BDB helpfully connects ya’an with the feminine form of the same root, ya’anah, or Greed. Their implication is that “bat ya’anah” is “daughter of greed, of ostrich as voracious bird.” Similar cognates in Aramaic and Arabic gloss as “daughter of the desert or steppe, from [an Arabic word I can’t transliterate] meaning hard, unproductive soil.” It seems like there is some semantic value as Desert Bird or Greedy Bird, though it probably comes between those, with some broadly Semitic “Desolation Bird.” BDB also connects ya’anah to “wailing (as mourning) (Micah 1:8)… a symbol of loneliness (in Job 30:29)… of desolation, as dwelling among ruins (Isa 13:21, 34:13), and living in a desert (Isa 43:20).” Most interestingly of all, it is associated with “unclean (Lev 11:16 (&par. Deut 14:15)),” where it is a bird prohibited from being eaten along with many other strange birds whose exact translations are uncertain.

Enter A. Walker-Jones and his balls-to-the-wall article “The So-Called Ostrich in the God Speeches of the Book of Job (Job 39,13-18).” He argues that Job 39:13 should be translated as “Sand Grouse” not Ostrich, for a number of biological and contextual observations, not to mention linguistic. He found an early Christian reflection on nature which blurs together Job 39:13 and Jeremiah 8:7, which influenced Jerome to translate ranan as Ostrich. He also compares the physiology of sand grouses, hoopoe larks, and stone curlews, ruling out the latter two for the lines on its neck and the sound of their mating call, respectively. He thinks Lamentations 4:3b refers to owls, not Ostriches, and that it would not make sense in the ANE for Ostriches to be criticized, since their feathers were the symbol of truth and justice. Instead, “The danger here is that impressive, modem folk stories are being read back into an ancient Near Eastern text,” especially Pliny’s criticism of Ostriches, which was particularly unfounded anyway. Owls are chaos creatures, while Ostriches associate with truth and justice. Which is more likely to neglect its eggs? That’s right, the chaos creature.

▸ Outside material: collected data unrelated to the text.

`src/rtl/alu_ctrl_pkg.sv`:
```
// Shared opcode encodings, widths and sequencer state type for the ALU control slice.
package alu_ctrl_pkg;

  localparam int NUM_OPS  = 13;
  localparam int OPCODE_W = 4;

  localparam logic [OPCODE_W-1:0] OP_ADD  = 4'd0;
  localparam logic [OPCODE_W-1:0] OP_SUB  = 4'd1;
  localparam logic [OPCODE_W-1:0] OP_MUL  = 4'd2;
  localparam logic [OPCODE_W-1:0] OP_DIV  = 4'd3;
  localparam logic [OPCODE_W-1:0] OP_SHR  = 4'd4;
  localparam logic [OPCODE_W-1:0] OP_SHRA = 4'd5;
  localparam logic [OPCODE_W-1:0] OP_SHL  = 4'd6;
  localparam logic [OPCODE_W-1:0] OP_ROR  = 4'd7;
  localparam logic [OPCODE_W-1:0] OP_ROL  = 4'd8;
  localparam logic [OPCODE_W-1:0] OP_AND  = 4'd9;
  localparam logic [OPCODE_W-1:0] OP_OR   = 4'd10;
  localparam logic [OPCODE_W-1:0] OP_NEG  = 4'd11;
  localparam logic [OPCODE_W-1:0] OP_NOT  = 4'd12;

  typedef enum logic [2:0] {IDLE, LOADY, EXEC, CAPT, DONE} state_t;

  function automatic logic opcode_legal(input logic [OPCODE_W-1:0] op);
    return op < OPCODE_W'(NUM_OPS);
  endfunction

endpackage

```
`src/rtl/alu_op_decode.sv`:
```
// Combinational opcode decode: one-hot ALU select, EXEC latency, legality and
// whether the op needs operand A loaded into Y.
module alu_op_decode
  import alu_ctrl_pkg::*;
#(
  parameter int DIV_CYCLES = 32,
  parameter int MUL_CYCLES = 1,
  parameter int CNT_W      = 6
) (
  input  logic [OPCODE_W-1:0] opcode,
  output logic [NUM_OPS-1:0]  op_sel,
  output logic [CNT_W-1:0]    latency,
  output logic                legal,
  output logic                uses_y
);

  always_comb begin
    legal   = opcode_legal(opcode);
    op_sel  = legal ? (NUM_OPS'(1) << opcode) : '0;
    // NEG and NOT act on B alone, so Y is left untouched.
    uses_y  = !((opcode == OP_NEG) || (opcode == OP_NOT));
    case (opcode)
      OP_DIV:  latency = CNT_W'(DIV_CYCLES);
      OP_MUL:  latency = CNT_W'(MUL_CYCLES);
      default: latency = CNT_W'(1);
    endcase
  end

endmodule

```
`src/rtl/alu_op_sequencer.sv`:
```
// Multi-cycle ALU op sequencer: start/ready intake, Y load, timed op_sel, Z capture, done.
// Build option ALU_OPCODE_CHECK_EN: illegal opcodes skip straight to DONE with err.
module alu_op_sequencer
  import alu_ctrl_pkg::*;
#(
  parameter int DIV_CYCLES = 32,
  parameter int MUL_CYCLES = 1
) (
  input  logic                clk,
  input  logic                reset,
  input  logic                start,
  input  logic [OPCODE_W-1:0] opcode,
  output logic                ready,
  output logic                y_in,
  output logic                div_clr,
  output logic [NUM_OPS-1:0]  op_sel,
  output logic                z_in,
  output logic                done,
  output logic                err
);

  localparam int MAX_CYCLES = (DIV_CYCLES > MUL_CYCLES) ? DIV_CYCLES : MUL_CYCLES;
  localparam int CNT_W      = $clog2(MAX_CYCLES + 1);

  state_t              state, state_n;
  logic [OPCODE_W-1:0] op_q;
  logic [CNT_W-1:0]    cnt;

  logic [NUM_OPS-1:0]  dec_op_sel;
  logic [CNT_W-1:0]    dec_latency;
  logic                dec_legal;
  logic                dec_uses_y;

  alu_op_decode #(
    .DIV_CYCLES (DIV_CYCLES),
    .MUL_CYCLES (MUL_CYCLES),
    .CNT_W      (CNT_W)
  ) u_decode (
    .opcode  (op_q),
    .op_sel  (dec_op_sel),
    .latency (dec_latency),
    .legal   (dec_legal),
    .uses_y  (dec_uses_y)
  );

  always_ff @(posedge clk) begin
    // NOTE: non-blocking assignments so every register updates from pre-edge values.
    if (reset) begin
      state <= IDLE;
      op_q  <= '0;
      cnt   <= '0;
    end else begin
      state <= state_n;
      if (state == IDLE && start) op_q <= opcode;
      if (state == LOADY)         cnt  <= dec_latency;
      else if (state == EXEC)     cnt  <= cnt - CNT_W'(1);
    end
  end

  always_comb begin
    // NOTE: every output gets a default first so no branch can infer a latch.
    state_n = state;
    ready   = 1'b0;
    y_in    = 1'b0;
    div_clr = 1'b0;
    op_sel  = '0;
    z_in    = 1'b0;
    done    = 1'b0;
    err     = 1'b0;
    case (state)
      IDLE: begin
        ready = 1'b1;
        if (start) begin
`ifdef ALU_OPCODE_CHECK_EN
          state_n = opcode_legal(opcode) ? LOADY : DONE;
`else
          state_n = LOADY;
`endif
        end
      end
      LOADY: begin
        y_in    = dec_uses_y;
        div_clr = (op_q == OP_DIV);
        state_n = EXEC;
      end
      EXEC: begin
        op_sel = dec_op_sel;
        if (cnt == CNT_W'(1)) state_n = CAPT;
      end
      CAPT: begin
        op_sel  = dec_op_sel;
        z_in    = 1'b1;
        state_n = DONE;
      end
      DONE: begin
        done    = 1'b1;
`ifdef ALU_OPCODE_CHECK_EN
        err     = !dec_legal;
`endif
        state_n = IDLE;
      end
      default: state_n = IDLE;
    endcase
  end

`ifndef ALU_OPCODE_CHECK_EN
  logic unused_legal;
  assign unused_legal = dec_legal;
`endif

endmodule

```
`config.mk`:
```
export PLATFORM = sky130hd
export DESIGN_NAME = alu_op_sequencer
export DESIGN_NICKNAME = d
export VERILOG_FILES = /design/src/rtl/alu_ctrl_pkg.sv /design/src/rtl/alu_op_decode.sv /design/src/rtl/alu_op_sequencer.sv
export SDC_FILE = /design/constraint.sdc
export NUM_CORES = 1
export LEC_CHECK = 0
export CELL_PAD_IN_SITES_DETAIL_PLACEMENT = 0
export CELL_PAD_IN_SITES_GLOBAL_PLACEMENT = 1
export CORE_ASPECT_RATIO = 0.5
export CORE_MARGIN = 2
export CORE_UTILIZATION = 37
export CTS_CLUSTER_SIZE = 30
export DETAILED_ROUTE_END_ITERATION = 6
export GPL_TIMING_DRIVEN = 0
export PLACE_DENSITY = 0.93
export SLEW_MARGIN = 20
export SYNTH_ARGS = -nofsm -noshare
export SYNTH_HDL_FRONTEND = slang
export SYNTH_HIERARCHICAL = 1
export SYNTH_SLANG_ARGS = --single-unit
```
`constraint.sdc`:
```
create_clock -name clk -period 3.82 [get_ports clk]
set_input_delay 0.764 -clock clk [delete_from_list [all_inputs] [get_ports clk]]
set_output_delay 0.764 -clock clk [all_outputs]
set_load 0.05 [all_outputs]
```
---- Yosys cells after proc, flatten, opt, wreduce, memory -nomap -nowiden ----
Cells that the tools add are included.
Widths: inputs -> output; s select.
word-level totals
  register bits ........................... 13
  input bits .............................. 7
  output and inout port bits .............. 19
  word-level logic and storage cells ...... 36
operators by class
  add/sub/neg operators ................... 1
  order comparisons ....................... 1
  equality and inequality tests ........... 10
  shift operators ......................... 1
  muxes and demuxes ....................... 13
  reductions and logical operators ........ 7
operators by type and width
  cell                  number
  $mux 13               2
  $mux 6                3
  $shl 1x4->13 const A  1
  $pmux 3 s4            1
  $eq 4x4->1 const B    2
  $eq 3x2->1 const B    2
  $eq 6x1->1 const B    1
  $mux 3                2
  $sub 6x1->6 const B   1
  $mux 1                5
  $eq 4x2->1 const B    1
  $lt 4x4->1 const B    1
  $eq 3x1->1 const B    1
  $eq 3x3->1 const B    1
  $logic_not 3->1       1
  $ne 2x1->1 const B    1
  $ne 2x2->1 const B    1
  $reduce_and 2->1      1
  $reduce_bool 2->1     1
  $reduce_or 2->1       1
  $logic_and 1x1->1     1
  $logic_not 1->1       1
  $logic_or 1x1->1      1

---- Longest topological paths before layout ----
Gate-level depths: netlist of the first run.
  word-level depth ........................ 4
  depth in mapped cells ................... 5
  mapped depth without buffers ............ 5

---- By module ----
Netlist of the first run, hierarchy kept.
modules (own cells, without submodules)
  module            instances  cells an instance  area an instance (um^2)  sequential area each (um^2)
  alu_op_sequencer  1          90                 770.7                    260.2
  alu_op_decode     1          30                 188.9                    0.0

---- Worst setup path before layout of the first run ----
No wires, ideal clock.
  path kind ............................... register to output
  from .................................... register state[1]
  to ...................................... output div_clr
  data arrival time ....................... 2.554 ns
  data required time ...................... 3.056 ns
  slack ................................... 0.502 ns
  stages on the path, launching flop included .. 5
  path buffers ............................ 2
  cells stage by stage .................... dfxtp_1 > clkbuf_1 > or3b_1 > clkbuf_1 > nor4_1
on the way
  word-level cells in the longest chain between the ends .. 2
ends and longest elaborated chain
  element                 line                    source
  from (decl)             alu_op_sequencer.sv:25  state_t state, state_n;
  from (signal assigned)  alu_op_sequencer.sv:53  state <= state_n;
  $eq 3x1->1              alu_op_sequencer.sv:70  case (state)
  $mux 1                  alu_op_sequencer.sv:70
  to (decl)               alu_op_sequencer.sv:15  output logic div_clr,
Every way passes these cells.

---- Worst setup path after layout of the first run ----
Ends and elaborated chain as after synthesis.

==> results.yml, run 1 <==
run_status:
  status: "finished clean"
timing:
  setup_viol: 0
  finalMaxSlewViolations: 0
  fmax_ghz: 0.3027
  final_hold_viol_count: 0
  grt_setup_unrepaired: "no"
  holdWs_ns: 0.5037
  period_share_pct: 86.48
  setup_tns_ns: 0
  worst_pin_slew_ns: 0.6023
  max_slew_margin_pct: 59.74
  skew_ns: 0.001415
  fin_crit_ns: 3.303
placement:
  hpwl_um: 1592
  place.gp.congestion: 0.8164
  port_buffers: 24
  placedCellCount: 181
setup_path:
  r2r_end: "cnt[0]"
  path_max_fanout: 10
  cp.arrival_ns: 2.54
  rr_startpoint: "state[1]"
  ff2ff_setup_slack_ns: 2.10
  crit_path_start: "state[1]"
  cp-start-kind: "flop"
  crit_path_end_kind: "output port"
  worst-r2r-cell-count: 5
  criticalPathCategory: "reg2out"
  critical_path_required_ns: 3.06
synthesis:
  synth_area_per_cell_um2: 8.001
  netlist_area_um2: 952.2
  ys_warn_count: 6
  synth_cells: 119
hold_path:
  hold_path_end: "cnt[4]"
  hp-start: "cnt[4]"
  hold_path_class: "reg2reg"
  min_path_cells: 2
cts:
  insertion_delay_ns: 0.24
  post_cts_buffers: 0
  clk_pin_slew_worst_paths_ns: 0.05
  clock_sinks: 13
  cts_buffer_depth: 2
  ctsResizeCount: 0
  cts_tree: "yes"
  numCtsBuffers: 3
  cts-htree-levels: 1
  hold_buffers: 0
  ctsRootBufferMaster: "clkbuf_8"
floorplan:
  coreArea_um2: 2327
  die_h_um: 39.87
  die_w_um: 75.74
  initial_utilization_pct: 40.91
  ios: 26
  dieArea_um2: 3020
  core.rowCount: 12
routing:
  final_antenna_net_count: 0
  routed_wirelength_um: 2049
  drt_first_pass_iters: 4
  drc: 0
  vias_per_cell: 4.854
  post_drt_wl_per_cell_um: 11.08
  drt_iter0_markers: 18
  vias: 898
run:
  cap_violations: 0
global_route:
  grt_pass1_wl_um: 3160
  grt_use_total_pct: 14.53
  grt_overflow: 0
  grt_max_degree: 11
  antenna_found_initial: 0
  grt_pass1_vias: 698
layout:
  syn_to_final_growth_pct: 35.74
  instances_no_fill: 185
  final_layout_size_suffix_gt1_share_pct: 11.33
  diodes: 0
  fin_nets: 160
power_and_ir_drop:
  power.leakage_uw: 0.0004779
  power_density_nw_per_um2: 306.2
  ir_drop_mv: 0.1465
==> registers in the layout (all words and copies together), names as in the netlist <==
register  flops
state         3
cnt           6
op_q          4
==> placed cells by master (no fill, tap or decap), types with 4 or more instances in the layout <==
cell type and count:
dfxtp_1 13, buf_4 5, clkdlybuf4s50_1 24, nor2_1 14, conb_1 5, and2_1 15
mux2i_1 4, nor3_1 7, nand2_1 8, clkbuf_1 5
==> critical path, cell delays in order, from the launching register on <==
cell and delay, ns:
dfxtp_1 0.31, clkbuf_1 0.21, or3b_1 0.41, clkbuf_1 0.25, nor4_1 0.27, clkdlybuf4s50_1 0.85
==> area by class of cell <==
type | instances | area, um2
fillers | 223 | 1035
inverters | 2 | 7.507
flip-flops and latches | 13 | 260.3
plain buffers | 13 | 91.34
multi-input cells | 94 | 604.3
clock buffers | 4 | 45.04
well taps | 35 | 43.79
repair buffers | 24 | 240.2
==> power breakdown <==
group          total (uW)  internal (uW)  leakage, uW  switching (uW)
combinational         116           51.7     0.000348            64.2
sequential            160            148     0.000107            12.3
clock                 119           73.5    0.0000228            46.0
==> stage by stage <==
stage	worst slack (ns)	power, uW	utilization [%]	area (um2)
global route	0.3978	418.2	55.54	1292
floorplan	0.5016	247.1	-	963.4
finish	0.5166	395.8	55.54	1292
CTS	0.5091	400.2	55.54	1292
detailed placement	0.7598	278.2	53.60	1247
global placement	0.7675	276.2	53.60	1247
==> routing by layer <==
metal	vias to the layer above	part of all wire [%]	global-route usage, %	wire (um)
met3	0	4.6	3.856	94
met5	-	0	0	0
met4	0	0	2.632	0
met2	22	46	25.43	952
met1	406	49	18.22	1001
li1	470	-	-	-
==> how the worst max path moves through the flow <==
| stage | cells after the start | slack (ns) | end |
|---|---|---|---|
| after floorplan | 4 | 0.50 | div_clr |
| after global placement | 5 | 0.77 | div_clr |
| after detailed placement | 5 | 0.76 | div_clr |
| after CTS | 5 | 0.51 | div_clr |
| after global routing | 5 | 0.40 | div_clr |
| final | 5 | 0.52 | div_clr |
Power figures use the tool's default switching activity.
==> run 2, diff against run 1 <==
- REMOVE_ABC_BUFFERS: not set -> 1
- clock period: 3.82 -> 3.9 ns (I/O delays scaled with it)
==> run 2 against run 1 <==
  * Clock-buffer cell count did not move
  * Via count fell by 6.1%
  * Clock skew barely moved
  * Total power fell by 4.6%
  * Final area fell by 7.1%
  * Worst setup slack improved by 0.15 ns
  * Combinational power fell by 18%
  * First-iteration DRC count did not move
  * Clock power barely moved
==> results.yml, run 2 (same netlist as run 1, synthesis figures left out) <==
routing:
  met3_wirelength_um: 66
  routed_wirelength_um: 1910
  routed.top_layer: "met4"
  wl_met1_um: 1006
  drt_first_pass_iters: 3
  post_drt_wl_per_cell_um: 11.10
  vias_per_cell: 4.901
  drc: 0
  final_antenna_net_count: 0
  vias: 843
  dr_wl_met2_um: 820
  drt_iter0_markers: 18
setup_path:
  crit_path_start: "state[0]"
  critical_path_required_ns: 3.12
  rr_startpoint: "state[1]"
  slowest_stage: "clkdlybuf4s50_1"
  r2r_end: "cnt[3]"
  ff2ff_setup_slack_ns: 2.05
  cp_cell_sequence: "or3b_1 -> nor4_1 -> clkdlybuf4s50_1"
  worst-r2r-cell-count: 3
  cp-start-kind: "flop"
  cp.buffers_inverters: 1
  path_max_fanout: 11
  cp.arrival_ns: 2.45
  criticalPathCategory: "reg2out"
  path_delay_family: "buffers and inverters"
  critPathMaxStageDelay_ns: 0.85
  crit_path_end_kind: "output port"
cts:
  cts-htree-levels: 1
  ctsResizeCount: 0
  clock_sinks: 13
  ctsRootBufferMaster: "clkbuf_8"
  clk_pin_slew_worst_paths_ns: 0.05
  numCtsBuffers: 3
  hold_buffers: 0
  cts_tree: "yes"
  cts_buffer_depth: 2
  insertion_delay_ns: 0.24
  post_cts_buffers: 0
floorplan:
  coreArea_um2: 2327
  die_h_um: 39.87
  initial_utilization_pct: 40.91
  ios: 26
  dieArea_um2: 3020
  die_w_um: 75.74
  core.rowCount: 12
timing:
  setup_tns_ns: 0
  final_hold_viol_count: 0
  fmax_ghz: 0.3097
  worst_pin_slew_ns: 0.6458
  setup_ws_ns: 0.6708
  period_share_pct: 82.80
  setup_viol: 0
  skew_ns: 0.001126
  fin_crit_ns: 3.229
  finalMaxSlewViolations: 0
  grt_setup_unrepaired: "no"
  max_slew_margin_pct: 56.86
layout:
  syn_to_final_growth_pct: 26.15
  top_regs: "cnt (6), op_q (4), state (3)"
  fin_nets: 147
  regArea_um2: 260.3
  diodes: 0
  multi_input_area_um2: 604.3
  largest_reg_flops: 6
  largest-register: "cnt"
  mostFrequentLayoutCell: "clkdlybuf4s50_1"
  final_cell_mix: "clkdlybuf4s50_1, and2_1, nor2_1, dfxtp_1, nand2_1"
  final_layout_size_suffix_gt1_share_pct: 5.839
  nFillCells: 221
  fin_util_pct: 51.61
placement:
  place_ws_ns: 0.9103
  hpwl_um: 1407
  place.gp.congestion: 0.7470
  port_buffers: 24
global_route:
  grt_use_total_pct: 14.99
  grt_max_degree: 15
  grt_pass1_vias: 728
  antenna_found_initial: 0
  grt_overflow: 0
  grt_pass1_wl_um: 3249
run_status:
  status: "finished clean"
power_and_ir_drop:
  power.leakage_uw: 0.0004225
  power.total_uw: 377.6
  power_density_nw_per_um2: 314.4
  ir_drop_mv: 0.1175
run:
  cap_violations: 0
hold_path:
  hp-start: "cnt[4]"
  hold_path_end: "cnt[4]"
  hold_path_class: "reg2reg"
  min_path_cells: 2
-- run 2: cell types whose count changed in the layout (fill, tap and decap cells not counted) --
cell,delta
buf_6,-3
buf_2,-1
clkbuf_1,-4
buf_4,-5
-- run 2: per-layer routing --
| metal | up-vias | track usage (%) |
|---|---|---|
| li1 | 443 | - |
| met1 | 382 | 18.68 |
| met2 | 16 | 24.57 |
| met3 | 2 | 4.627 |
| met4 | 0 | 5.263 |
| met5 | - | 0 |
-- run 2: area by class of cell --
| cell class | instances | share of cell area [%] |
|---|---|---|
| well taps | 35 | 3.646 |
| inverters | 2 | 0.6250 |
| flip-flops and latches | 13 | 21.67 |
| multi-input cells | 94 | 50.31 |
| repair buffers | 24 | 20.00 |
| clock buffers | 4 | 3.750 |
-- run 2: worst register-to-register path, delay by kind of cell (launching register included) --
family	cells	cell delay (ns)
simple gates	2	0.94
flops	1	0.53
compound gates	1	0.27
-- run 2: through the flow --
stage / cell area (um2) / hold slack [ns] / std cells
after CTS: 1201 / 0.5158 / 172
after floorplan: 872.1 / 0.4643 / 109
after global routing: 1201 / 0.5619 / 172
after detailed placement: 1156 / 0.5088 / 168
final: 1201 / 0.5136 / 172
after global placement: 1156 / 0.4931 / 168
-- run 2: worst max-delay path by stage --
stage / end / slack, ns / cells after the start
5_1_grt: z_in / 0.51 / 3
4_1_cts: div_clr / 0.64 / 3
6_report: div_clr / 0.67 / 3
2_1_floorplan: div_clr / 0.64 / 2
3_5_place_dp: div_clr / 0.91 / 3
3_3_place_gp: div_clr / 0.90 / 3
-- run 2: report_power, final --
part / internal, uW / leakage (uW) / total, uW / switching, uW
Sequential: 145 / 0.000107 / 165 / 19.5
Combinational: 42.4 / 0.000293 / 94.6 / 52.2
Clock: 72.1 / 0.0000228 / 118 / 46.4
==> run 3, diff against run 2 <==
- CORE_UTILIZATION: 37 -> 34
- PLACE_DENSITY: 0.93 -> 0.87
- clock period: 3.9 -> 3 ns (I/O delays scaled with it)
==> run 3 against run 2 <==
  * Core utilization is 5.7 points lower
  * Hold slack worse by 0.0053 ns
  * Highest routed layer unchanged
  * Worst setup slack worse by 0.49 ns
  * Routed wire length decreased by 0.94%
  * Total power up 31%
  * First-iteration DRC count rose by 61%
  * Critical endpoint unchanged
==> results.yml, run 3 (same netlist as run 1, synthesis figures left out) <==
run_status:
  status: "finished clean"
setup_path:
  crit_path_start: "state[0]"
  path_max_fanout: 11
  critPathCapture: "div_clr"
  crit_path_end_kind: "output port"
  r2r_end: "cnt[3]"
  worst-r2r-cell-count: 3
  cp-start-kind: "flop"
  ff2ff_setup_slack_ns: 1.13
  cp.arrival_ns: 2.22
  criticalPathCategory: "reg2out"
  critical_path_required_ns: 2.40
  rr_startpoint: "state[1]"
floorplan:
  core.rowCount: 13
  initial_utilization_pct: 36.13
  coreArea_um2: 2635
  die_h_um: 41.42
  dieArea_um2: 3266
  die_w_um: 78.84
  ios: 26
cts:
  post_cts_buffers: 0
  clk_pin_slew_worst_paths_ns: 0.06
  numCtsBuffers: 3
  ctsRootBufferMaster: "clkbuf_8"
  cts-htree-levels: 1
  cts_tree: "yes"
  clock_sinks: 13
  cts_buffer_depth: 2
  insertion_delay_ns: 0.24
timing:
  holdWs_ns: 0.5083
  fin_crit_ns: 2.819
  max_slew_margin_pct: 58.44
  setup_viol: 0
  setup_tns_ns: 0
  final_hold_viol_count: 0
  skew_ns: 0.004628
  worst_pin_slew_ns: 0.6217
  grt_setup_unrepaired: "no"
  period_share_pct: 93.98
  fmax_ghz: 0.3547
  finalMaxSlewViolations: 0
global_route:
  grt_pass1_wl_um: 3174
  grt_use_total_pct: 11.91
  antenna_found_initial: 0
  grt_overflow: 0
  grt_max_degree: 15
  grt_pass1_vias: 713
hold_path:
  hold_path_class: "reg2reg"
  min_path_cells: 2
layout:
  fin_nets: 147
  final_layout_size_suffix_gt1_share_pct: 7.299
  largest-register: "cnt"
  top_regs: "cnt (6), op_q (4), state (3)"
  mostFrequentLayoutCell: "clkdlybuf4s50_1"
  syn_to_final_growth_pct: 27.07
  diodes: 0
  largest_reg_flops: 6
  instances_no_fill: 174
  final_cell_mix: "clkdlybuf4s50_1, and2_1, nor2_1, dfxtp_1, nand2_1"
  fin_util_pct: 45.92
routing:
  final_antenna_net_count: 0
  drt_first_pass_iters: 4
  drt_iter0_markers: 29
  post_drt_wl_per_cell_um: 10.87
  vias: 825
  routed_wirelength_um: 1892
  vias_per_cell: 4.741
  drc: 0
placement:
  placedCellCount: 170
  hpwl_um: 1369
  place.gp.congestion: 0.7461
  port_buffers: 24
power_and_ir_drop:
  internal-power_uw: 338.1
  ir_drop_mv: 0.1392
  power_frac_comb_pct: 24.9
  power.switching_uw: 156.8
  power.leakage_uw: 0.0004314
  power.total_uw: 494.9
  power_density_nw_per_um2: 409.0
  sw_frac_of_total_pct: 31.69
  seqPwrFrac_pct: 43.2
  p_clk_share_pct: 31.9
run:
  cap_violations: 0
run 3: power groups by stage:
stage               Sequential, uW  Combinational (uW)  Clock, uW
floorplan                      210                90.5          0
global placement               216                 122          0
detailed placement             216                 123          0
CTS                            213                 124        163
global route                   217                 135        173
finish                         214                 123        158
run 3: timing repair:
| item | 4_1_cts | 5_1_grt |
|---|---|---|
| hold buffers | 0 | 0 |
| resized for setup | 1 | 2 |
| setup endpoints to repair | 1 | 15 |
run 3: per-stage QoR:
stage               instance area [um2]  setup WS (ns)
floorplan                         872.1       -0.08301
global placement                   1159         0.1893
detailed placement                 1159         0.1413
CTS                                1202        0.02570
global route                       1210        0.02690
finish                             1210         0.1806
run 3: worst min path at each step:
stage | slack [ns] | start | endpoint
floorplan | 0.46 | cnt[4] | cnt[4]
global placement | 0.50 | cnt[4] | cnt[4]
detailed placement | 0.50 | cnt[4] | cnt[4]
CTS | 0.51 | cnt[0] | cnt[0]
global route | 0.55 | cnt[5] | cnt[5]
finish | 0.51 | cnt[4] | cnt[4]
run 3: layout make-up:
cell class / count / area (um2)
Fill cell: 280 / 1425
Multi-Input combinational cell: 94 / 611.8
Sequential cell: 13 / 260.3
Timing Repair Buffer: 24 / 239.0
Tap cell: 37 / 46.29
Clock buffer: 4 / 45.04
Inverter: 2 / 7.507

There are more links I cannot trace down (I’m supposed to be translating 2 Corinthians 4 for my Paul class) to Ostriches: vision strong enough to hatch their eggs by looking at them, Ostriches that can eat glass and metal, and tremendous confusion throughout the ancient world about whether Ostriches were birds or mammals. (Aristotle thought mammals, because they have eyelashes). Three years. I spent three years trying to find that Ostrich slam, just to find it was never about Ostriches at all.